▸ **DIRECTIONS**:
What is wanted is the line holding "slew_margin: 20" and every later line through the end of the entries, set down exactly.

▸ **Dataset entries**:
Context: an optimization exercise on an open-source flow, tuned for small area and few clock cycles. The choices shown serve that exercise and are no tape-out recipe. Only simulation tests tie the RTL to the original design; equivalence was not proved. Power figures rest on the tool's default switching activity, not on a simulated workload.

maple:
==> flow/design.v (excerpt) <==
module register_poll_read_engine #(
  parameter int QD = 3             
) (
  input  wire         clk,
  input  wire         rst_n,
  input  wire         in_tvalid,
  output logic        in_tready,
  input  wire  [7:0]  in_tdata,
  input  wire         in_tuser,
  output logic        out_tvalid,
  input  wire         out_tready,
  output logic [39:0] out_tdata,
  output logic [1:0]  out_tuser,
  output logic        out_tlast,
  input  wire         cfg_we,
  input  wire  [2:0]  cfg_index,
  input  wire  [63:0] cfg_wdata
);
  localparam logic [1:0] KIND_REQ   = 2'd0;
  localparam logic [1:0] KIND_VALID = 2'd1;
  localparam logic [1:0] KIND_FAIL  = 2'd2;
  logic [31:0] codes_r;
  logic [63:0] alo_r, ahi_r;
  logic        codes_f, alo_f, ahi_f;
  logic [15:0] poll_r, tmo_r;
  logic [7:0]  skip_r;
  always_ff @(posedge clk) begin
    if (cfg_we && cfg_index == 3'd0) codes_r <= cfg_wdata[31:0];
    if (cfg_we && cfg_index == 3'd3) alo_r   <= cfg_wdata;
    if (cfg_we && cfg_index == 3'd4) ahi_r   <= cfg_wdata;
  end
  always_ff @(posedge clk) begin
    if (!rst_n) begin
      codes_f <= 1'b0;
      alo_f   <= 1'b0;
      ahi_f   <= 1'b0;
      poll_r  <= 16'd1000;
      tmo_r   <= 16'd50;
      skip_r  <= 8'h30;
    end else if (cfg_we) begin
      case (cfg_index)
        3'd0: codes_f <= 1'b1;
        3'd1: poll_r  <= cfg_wdata[15:0];
        3'd2: tmo_r   <= cfg_wdata[15:0];
        3'd3: alo_f   <= 1'b1;
        3'd4: ahi_f   <= 1'b1;
        3'd5: skip_r  <= cfg_wdata[7:0];
        default: ;
      endcase
    end
  end
  wire [31:0] codes = codes_r & {32{codes_f}};
  logic        wait_r;           
  logic        send_r;           
  logic        round_r;
  logic [2:0]  p_r;
  logic [2:0]  rc_r;             
  ...
clock: 8.0 ns
lec_check: 0
cap_margin: 20
core_margin: 2
core_utilization: 70
cts_buf_list: sky130_fd_sc_hd__clkbuf_4
cts_cluster_size: 30
slew_margin: 20
run.sh (not shown) runs the stock make flow with config.mk's settings and CLKGATE_MAP_FILE= SYNTH_SCRIPT=/design/flow/synth_recipe.tcl, a recipe that flattens the netlist after the stock synthesis.
maple finished every step from synthesis to the final layout, and the layout passed the timing, DRC and antenna checks.
Testbench counts of maple, summed over its fixed seeds: cycles 31,555.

▸ **TASK RESULT**:
slew_margin: 20
run.sh (not shown) runs the stock make flow with config.mk's settings and CLKGATE_MAP_FILE= SYNTH_SCRIPT=/design/flow/synth_recipe.tcl, a recipe that flattens the netlist after the stock synthesis.
maple finished every step from synthesis to the final layout, and the layout passed the timing, DRC and antenna checks.
Testbench counts of maple, summed over its fixed seeds: cycles 31,555.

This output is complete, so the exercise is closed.